§ **Task statement**:
Needed from the data below: every line from the one with "after detailed placement | 0.288 | 55.9" up to and including the one with "met2: 19 / 28.9 / 51", repeated exactly and with nothing else.

Stored data entries:
↓
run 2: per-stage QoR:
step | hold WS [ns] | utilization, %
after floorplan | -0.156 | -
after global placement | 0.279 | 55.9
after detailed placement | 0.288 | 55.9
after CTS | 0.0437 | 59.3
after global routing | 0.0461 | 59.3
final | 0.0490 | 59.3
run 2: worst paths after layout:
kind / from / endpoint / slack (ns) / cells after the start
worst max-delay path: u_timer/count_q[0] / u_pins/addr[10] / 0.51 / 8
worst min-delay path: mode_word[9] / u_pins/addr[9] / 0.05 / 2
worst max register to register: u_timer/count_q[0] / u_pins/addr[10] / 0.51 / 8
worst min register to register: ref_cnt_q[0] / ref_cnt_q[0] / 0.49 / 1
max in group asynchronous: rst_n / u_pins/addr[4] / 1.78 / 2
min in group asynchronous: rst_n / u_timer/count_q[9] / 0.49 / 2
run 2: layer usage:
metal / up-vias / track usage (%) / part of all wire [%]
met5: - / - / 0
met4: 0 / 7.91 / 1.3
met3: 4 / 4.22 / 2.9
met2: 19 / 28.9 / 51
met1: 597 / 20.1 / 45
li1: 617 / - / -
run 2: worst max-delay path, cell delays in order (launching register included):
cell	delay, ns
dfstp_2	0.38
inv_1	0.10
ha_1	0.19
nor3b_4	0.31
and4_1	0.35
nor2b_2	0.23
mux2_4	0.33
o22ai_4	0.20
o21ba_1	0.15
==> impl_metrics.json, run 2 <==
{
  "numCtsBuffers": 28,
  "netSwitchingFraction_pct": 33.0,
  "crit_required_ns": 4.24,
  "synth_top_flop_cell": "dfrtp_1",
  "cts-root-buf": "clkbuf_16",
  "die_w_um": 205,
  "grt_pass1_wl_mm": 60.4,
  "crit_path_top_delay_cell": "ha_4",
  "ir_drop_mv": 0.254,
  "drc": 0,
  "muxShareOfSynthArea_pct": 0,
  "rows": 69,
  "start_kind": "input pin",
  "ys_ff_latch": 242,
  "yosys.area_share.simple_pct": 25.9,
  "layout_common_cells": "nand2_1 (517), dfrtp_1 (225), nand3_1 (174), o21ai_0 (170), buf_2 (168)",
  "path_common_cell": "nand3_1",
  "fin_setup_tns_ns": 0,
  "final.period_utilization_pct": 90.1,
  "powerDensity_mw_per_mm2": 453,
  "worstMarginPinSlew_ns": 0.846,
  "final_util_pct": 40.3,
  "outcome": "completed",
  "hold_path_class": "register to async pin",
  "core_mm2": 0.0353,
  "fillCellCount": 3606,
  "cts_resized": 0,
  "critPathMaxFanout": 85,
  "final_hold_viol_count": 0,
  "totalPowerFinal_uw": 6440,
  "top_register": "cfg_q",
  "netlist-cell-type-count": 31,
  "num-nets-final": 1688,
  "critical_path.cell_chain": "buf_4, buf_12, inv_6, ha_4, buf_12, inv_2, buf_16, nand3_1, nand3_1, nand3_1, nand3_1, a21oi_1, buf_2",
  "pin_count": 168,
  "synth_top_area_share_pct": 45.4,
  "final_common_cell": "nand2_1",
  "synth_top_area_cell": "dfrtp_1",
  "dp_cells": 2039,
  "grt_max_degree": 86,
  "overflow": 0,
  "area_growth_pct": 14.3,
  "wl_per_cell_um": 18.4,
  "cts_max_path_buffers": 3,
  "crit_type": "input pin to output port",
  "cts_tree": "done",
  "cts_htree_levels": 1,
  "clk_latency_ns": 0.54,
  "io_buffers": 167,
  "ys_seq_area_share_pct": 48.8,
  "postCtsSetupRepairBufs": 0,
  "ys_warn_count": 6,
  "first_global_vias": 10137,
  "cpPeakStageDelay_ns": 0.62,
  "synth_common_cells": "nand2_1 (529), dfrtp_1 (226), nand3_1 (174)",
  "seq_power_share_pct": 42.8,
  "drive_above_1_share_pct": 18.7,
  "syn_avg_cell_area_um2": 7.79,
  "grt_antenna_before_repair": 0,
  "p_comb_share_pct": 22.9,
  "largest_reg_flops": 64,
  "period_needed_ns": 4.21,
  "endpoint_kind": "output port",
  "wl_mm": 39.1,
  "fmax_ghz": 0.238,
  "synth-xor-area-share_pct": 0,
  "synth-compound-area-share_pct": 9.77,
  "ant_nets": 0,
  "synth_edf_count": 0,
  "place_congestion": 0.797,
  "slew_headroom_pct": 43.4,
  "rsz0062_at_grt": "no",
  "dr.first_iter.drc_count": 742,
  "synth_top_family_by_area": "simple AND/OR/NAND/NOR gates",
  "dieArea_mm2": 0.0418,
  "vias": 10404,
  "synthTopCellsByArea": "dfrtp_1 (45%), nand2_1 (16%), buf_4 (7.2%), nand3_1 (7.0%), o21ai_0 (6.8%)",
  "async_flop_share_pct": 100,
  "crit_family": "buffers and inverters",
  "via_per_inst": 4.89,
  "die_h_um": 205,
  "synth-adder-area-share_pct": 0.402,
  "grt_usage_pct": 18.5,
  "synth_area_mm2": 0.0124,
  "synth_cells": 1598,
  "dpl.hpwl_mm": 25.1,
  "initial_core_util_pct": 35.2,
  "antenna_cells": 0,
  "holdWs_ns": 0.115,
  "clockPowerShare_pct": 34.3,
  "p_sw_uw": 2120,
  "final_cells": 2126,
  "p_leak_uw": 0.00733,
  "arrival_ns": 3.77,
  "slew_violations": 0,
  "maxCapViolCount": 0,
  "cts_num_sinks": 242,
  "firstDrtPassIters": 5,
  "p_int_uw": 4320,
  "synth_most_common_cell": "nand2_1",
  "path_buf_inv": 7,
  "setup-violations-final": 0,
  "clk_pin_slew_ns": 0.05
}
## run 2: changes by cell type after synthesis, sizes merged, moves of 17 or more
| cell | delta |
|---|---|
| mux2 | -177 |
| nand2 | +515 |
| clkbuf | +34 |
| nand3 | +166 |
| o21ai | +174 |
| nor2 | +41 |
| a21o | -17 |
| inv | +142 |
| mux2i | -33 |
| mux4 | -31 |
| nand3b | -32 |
`config.mk`:
```
export PLATFORM = sky130hd
export DESIGN_NAME = pulse_frame_rx
export DESIGN_NICKNAME = d
export VERILOG_FILES = /design/src/rtl/pfr_pkg.sv /design/src/rtl/pfr_line_sync.sv /design/src/rtl/pfr_pulse_timer.sv /design/src/rtl/pfr_shifter.sv /design/src/rtl/pulse_frame_rx.sv
export SDC_FILE = /design/constraint.sdc
export NUM_CORES = 1
export LEC_CHECK = 0
export BUFFER_PORTS_ARGS = -buffer_cell sky130_fd_sc_hd__buf_2
export CORE_MARGIN = 1.5
export CORE_UTILIZATION = 25
export CTS_CLUSTER_DIAMETER = 200
export CTS_CLUSTER_SIZE = 30
export DETAILED_ROUTE_END_ITERATION = 6
export GPL_ROUTABILITY_DRIVEN = 0
export PLACE_DENSITY = 0.41
export RECOVER_POWER = 50
export SETUP_SLACK_MARGIN = 0.15
export SLEW_MARGIN = 20
export SYNTH_ARGS = -nofsm -noshare
export SYNTH_HDL_FRONTEND = slang
export SYNTH_HIERARCHICAL = 1
export SYNTH_SLANG_ARGS = --single-unit
```
`constraint.sdc`:
```
create_clock -name clk_i -period 3.95 [get_ports clk_i]
set_clock_uncertainty 0.2 [all_clocks]
set_input_delay 0.1975 -clock clk_i [delete_from_list [all_inputs] [get_ports clk_i]]
set_output_delay 0.1975 -clock clk_i [all_outputs]
set_load 0.005 [all_outputs]
```
`src/rtl/pfr_pkg.sv`:
```
package pfr_pkg;

  typedef enum logic {
    ST_IDLE = 1'b0,
    ST_RECV = 1'b1
  } rx_state_e;

  function automatic int cyc_from_us(input longint hz, input longint us);
    return int'((hz * us) / 64'd1_000_000);
  endfunction

endpackage

```
`src/rtl/pfr_line_sync.sv`:
```
module pfr_line_sync #(
  parameter int STAGES = 2
) (
  input  logic clk_i,
  input  logic rst_ni,
  input  logic line_i,
  output logic line_o,
  output logic fall_o,
  output logic rise_o
);
  logic [STAGES-1:0] sync_q;
  logic              prev_q;

  generate
    if (STAGES == 1) begin : g_one
      always_ff @(posedge clk_i or negedge rst_ni) begin
        if (!rst_ni) sync_q <= '0;
        else         sync_q <= line_i;
      end
    end else begin : g_chain
      always_ff @(posedge clk_i or negedge rst_ni) begin
        if (!rst_ni) sync_q <= '0;
        else         sync_q <= {sync_q[STAGES-2:0], line_i};
      end
    end
  endgenerate

  always_ff @(posedge clk_i or negedge rst_ni) begin
    if (!rst_ni) prev_q <= 1'b0;
    else         prev_q <= sync_q[STAGES-1];
  end

  assign line_o = sync_q[STAGES-1];
  assign fall_o = prev_q & ~sync_q[STAGES-1];
  assign rise_o = ~prev_q & sync_q[STAGES-1];
endmodule

```
`src/rtl/pfr_pulse_timer.sv`:
```
module pfr_pulse_timer #(
  parameter int SAMPLE_CYC  = 75,
  parameter int SYNC_CYC    = 200,
  parameter int TIMEOUT_CYC = 500,
  localparam int CNT_W      = $clog2(TIMEOUT_CYC + 1)
) (
  input  logic clk_i,
  input  logic rst_ni,
  input  logic line_i,
  input  logic fall_i,
  input  logic rise_i,
  output logic sample_o,
  output logic bit_o,
  output logic sync_o,
  output logic tmo_o
);
  logic [CNT_W-1:0] cnt_q;
  logic             pend_q;

  // cycles since last falling edge, saturating
  always_ff @(posedge clk_i or negedge rst_ni) begin
    if (!rst_ni)                                  cnt_q <= '0;
    else if (fall_i)                              cnt_q <= '0;
    else if (cnt_q != CNT_W'(TIMEOUT_CYC))        cnt_q <= cnt_q + 1'b1;
  end

  always_ff @(posedge clk_i or negedge rst_ni) begin
    if (!rst_ni)       pend_q <= 1'b0;
    else if (fall_i)   pend_q <= 1'b1;
    else if (sample_o) pend_q <= 1'b0;
  end

  assign sample_o = pend_q && !fall_i && (cnt_q == CNT_W'(SAMPLE_CYC));
  assign bit_o    = line_i;
  // low length is the count at the rising edge
  assign sync_o   = rise_i && (cnt_q >= CNT_W'(SYNC_CYC));
  assign tmo_o    = !fall_i && (cnt_q == CNT_W'(TIMEOUT_CYC - 1));
endmodule

```
`src/rtl/pfr_shifter.sv`:
```
module pfr_shifter #(
  parameter int NBITS = 96,
  localparam int BCNT_W = $clog2(NBITS + 1)
) (
  input  logic              clk_i,
  input  logic              rst_ni,
  input  logic              clr_i,
  input  logic              shift_i,
  input  logic              bit_i,
  output logic [NBITS-1:0]  shreg_o,
  output logic [BCNT_W-1:0] cnt_o
);
  always_ff @(posedge clk_i or negedge rst_ni) begin
    if (!rst_ni) begin
      shreg_o <= '0;
      cnt_o   <= '0;
    end else if (clr_i) begin
      cnt_o   <= '0;
    end else if (shift_i) begin
      shreg_o <= {shreg_o[NBITS-2:0], bit_i};
      cnt_o   <= cnt_o + 1'b1;
    end
  end
endmodule

```
`src/rtl/pulse_frame_rx.sv`:
```
module pulse_frame_rx
  import pfr_pkg::*;
#(
  parameter int CLK_FREQ_HZ = 50_000_000,
  parameter int SAMPLE_US   = 750,
  parameter int SYNC_US     = 2000,
  parameter int TIMEOUT_US  = 5000,
  parameter int NBYTES      = 12,
  parameter int SYNC_STAGES = 2,
  localparam int NBITS      = 8 * NBYTES
) (
  input  logic             clk_i,
  input  logic             rst_ni,
  input  logic             line_i,
  output logic             frame_valid_o,
  output logic [NBITS-1:0] frame_data_o,
  output logic             frame_err_o
);
  localparam int SAMPLE_CYC  = cyc_from_us(CLK_FREQ_HZ, SAMPLE_US);
  localparam int SYNC_CYC    = cyc_from_us(CLK_FREQ_HZ, SYNC_US);
  localparam int TIMEOUT_CYC = cyc_from_us(CLK_FREQ_HZ, TIMEOUT_US);
  localparam int BCNT_W      = $clog2(NBITS + 1);

  logic line_s, fall, rise;
  logic sample, bit_v, sync_det, tmo;
  logic shift, clr;
  logic [NBITS-1:0]  shreg, assembled, data_d;
  logic [BCNT_W-1:0] bit_cnt;
  logic last_bit;
  rx_state_e state_q;

  pfr_line_sync #(.STAGES(SYNC_STAGES)) u_sync (
    .clk_i (clk_i),
    .rst_ni(rst_ni),
    .line_i(line_i),
    .line_o(line_s),
    .fall_o(fall),
    .rise_o(rise)
  );

  pfr_pulse_timer #(
    .SAMPLE_CYC (SAMPLE_CYC),
    .SYNC_CYC   (SYNC_CYC),
    .TIMEOUT_CYC(TIMEOUT_CYC)
  ) u_timer (
    .clk_i   (clk_i),
    .rst_ni  (rst_ni),
    .line_i  (line_s),
    .fall_i  (fall),
    .rise_i  (rise),
    .sample_o(sample),
    .bit_o   (bit_v),
    .sync_o  (sync_det),
    .tmo_o   (tmo)
  );

  assign clr   = sync_det;
  assign shift = sample && (state_q == ST_RECV) && !sync_det;

  pfr_shifter #(.NBITS(NBITS)) u_shift (
    .clk_i  (clk_i),
    .rst_ni (rst_ni),
    .clr_i  (clr),
    .shift_i(shift),
    .bit_i  (bit_v),
    .shreg_o(shreg),
    .cnt_o  (bit_cnt)
  );

  assign last_bit  = shift && (bit_cnt == BCNT_W'(NBITS - 1));
  assign assembled = {shreg[NBITS-2:0], bit_v};

  // first received byte lands in the lowest lane
  for (genvar k = 0; k < NBYTES; k++) begin : g_lane
    assign data_d[8*k +: 8] = assembled[NBITS-1-8*k -: 8];
  end

  always_ff @(posedge clk_i or negedge rst_ni) begin
    if (!rst_ni) begin
      state_q       <= ST_IDLE;
      frame_valid_o <= 1'b0;
      frame_err_o   <= 1'b0;
      frame_data_o  <= '0;
    end else begin
      frame_valid_o <= 1'b0;
      frame_err_o   <= 1'b0;
      if (sync_det) begin
        state_q <= ST_RECV;
      end else if (state_q == ST_RECV) begin
        if (last_bit) begin
          state_q       <= ST_IDLE;
          frame_valid_o <= 1'b1;
          frame_data_o  <= data_d;
        end else if (tmo && bit_cnt != '0) begin
          state_q     <= ST_IDLE;
          frame_err_o <= 1'b1;
        end
      end
    end
  end
endmodule

```
# After elaboration in Yosys (flattened, before gate mapping)

Cells that the tools add are included.

Logic and storage cells: 55
Register bits after elaboration: 223
Bits of input ports: 3

Order comparisons: 1
Bitwise logic cells: 5
Reduce and logical (&&, ||, !) cells: 16
Equal/unequal tests: 4
Add/sub/neg operators: 2
Muxes and demuxes: 17

Operator list:

| operator                                                             | number |
|---|---|
| two-way mux 18 bit                                                   | 2 |
| adder 18 x 1 -> 18 bit (second input constant)                       | 1 |
| == test 18 x 16 -> 1 bit (second input constant)                     | 1 |
| == test 18 bit (second input constant)                               | 1 |
| greater-or-equal comparator 18 x 17 -> 1 bit (second input constant) | 1 |
| inequality test 18 bit (second input constant)                       | 1 |
| two-way mux 7 bit                                                    | 2 |
| two-way mux 1 bit                                                    | 13 |
| logical AND 1 bit                                                    | 8 |
| adder 7 x 1 -> 7 bit (second input constant)                         | 1 |
| == test 7 bit (second input constant)                                | 1 |
| nonzero test 7 bit                                                   | 1 |
| nonzero test 2 bit                                                   | 3 |
| NOT 1 bit                                                            | 3 |
| AND reduction 3 bit                                                  | 1 |
| bitwise AND 1 bit                                                    | 2 |
| logical NOT 1 bit                                                    | 2 |
| AND reduction 2 bit                                                  | 1 |

# Depth between registers and ports, before layout

Depth in word-level cells: 11
Depth in mapped cells: 14
Mapped depth without buffers: 11

# Cells and area by module

The synthesis kept the hierarchy.

Modules (own cells, without submodules):

| module          | cells each | instances | area each (um^2) |
|---|---|---|---|
| pfr_shifter     | 236        | 1         | 4,111.4 |
| pulse_frame_rx  | 216        | 1         | 3,717.3 |
| pfr_pulse_timer | 120        | 1         | 1,109.8 |
| pfr_line_sync   | 5          | 1         | 90.1 |

# Worst setup path after synthesis

No wires, ideal clock.

Path kind: register -> register
From: register u_timer.cnt_q[10]
To: register u_shift.shreg_o[44]
Arrival time: 3.112 ns
Stages on the path, launching flop included: 13
Path buffers: 4
Slack: 0.513 ns
Cells stage by stage: dfrtp_1 or4_4 or2_4 or4_4 nor3b_2 nand3b_4 inv_1 buf_6 nor2b_4 buf_6 buf_8 buf_12 mux2_4

Cells in the longest elaborated chain, start to end: 5
Elaborated cells between the ends (all ways): 9
Those cells by class: 1 x order compare; 1 x eq/ne; 1 x bitwise; 6 x reduce/logical

Ends and longest elaborated chain:

| what                                 | RTL line              | RTL |
|---|---|---|
| start, declared                      | pfr_pulse_timer.sv:17 | `logic [CNT_W-1:0] cnt_q;` |
| start signal, assigned               | pfr_pulse_timer.sv:24 | `else if (cnt_q != CNT_W'(TIMEOUT_CYC)) cnt_q <= cnt_q + 1'b1;` |
| == test 18 x 16 -> 1 bit             | pfr_pulse_timer.sv:33 | `assign sample_o = pend_q && !fall_i && (cnt_q == CNT_W'(SAMPLE_CYC));` |
| logical AND 1 bit                    | pfr_pulse_timer.sv:33 |  |
| via sample                           | pulse_frame_rx.sv:25  | `logic sample, bit_v, sync_det, tmo;` |
| logical AND 1 bit (2 in a row)       | pulse_frame_rx.sv:58  | `assign shift = sample && (state_q == ST_RECV) && !sync_det;` |
| via shift                            | pulse_frame_rx.sv:26  | `logic shift, clr;` |
| AND reduction 2 bit (no source line) | -                     |  |
| end signal, assigned                 | pfr_shifter.sv:20     | `shreg_o <= {shreg_o[NBITS-2:0], bit_i};` |
| end, declared                        | pfr_shifter.sv:10     | `output logic [NBITS-1:0] shreg_o,` |

The timed path passes the listed nets, and every way through them passes these cells.
A chain may end at the register's enable or synchronous reset.

# Final worst setup path

From: register u_timer.cnt_q[10]
To: register frame_data_o[37]

Cells in the longest elaborated chain, start to end: 6
Elaborated cells between the ends (all ways): 10
Those cells by class: 1 x order compare; 1 x eq/ne; 1 x bitwise; 7 x reduce/logical

Ends and longest elaborated chain:

| what                                 | RTL line              | RTL |
|---|---|---|
| == test 18 x 16 -> 1 bit             | pfr_pulse_timer.sv:33 |  |
| logical AND 1 bit                    | pfr_pulse_timer.sv:33 |  |
| via sample                           | pulse_frame_rx.sv:25  |  |
| logical AND 1 bit (2 in a row)       | pulse_frame_rx.sv:58  |  |
| logical AND 1 bit                    | pulse_frame_rx.sv:70  | `assign last_bit = shift && (bit_cnt == BCNT_W'(NBITS - 1));` |
| AND reduction 3 bit (no source line) | -                     |  |
| end signal, assigned                 | pulse_frame_rx.sv:93  | `frame_data_o <= data_d;` |
| end, declared                        | pulse_frame_rx.sv:16  | `output logic [NBITS-1:0] frame_data_o,` |

The timed path passes the listed nets, and every way through them passes these cells.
↑
§ **Answer to the problem**:
after detailed placement | 0.288 | 55.9
after CTS | 0.0437 | 59.3
after global routing | 0.0461 | 59.3
final | 0.0490 | 59.3
run 2: worst paths after layout:
kind / from / endpoint / slack (ns) / cells after the start
worst max-delay path: u_timer/count_q[0] / u_pins/addr[10] / 0.51 / 8
worst min-delay path: mode_word[9] / u_pins/addr[9] / 0.05 / 2
worst max register to register: u_timer/count_q[0] / u_pins/addr[10] / 0.51 / 8
worst min register to register: ref_cnt_q[0] / ref_cnt_q[0] / 0.49 / 1
max in group asynchronous: rst_n / u_pins/addr[4] / 1.78 / 2
min in group asynchronous: rst_n / u_timer/count_q[9] / 0.49 / 2
run 2: layer usage:
metal / up-vias / track usage (%) / part of all wire [%]
met5: - / - / 0
met4: 0 / 7.91 / 1.3
met3: 4 / 4.22 / 2.9
met2: 19 / 28.9 / 51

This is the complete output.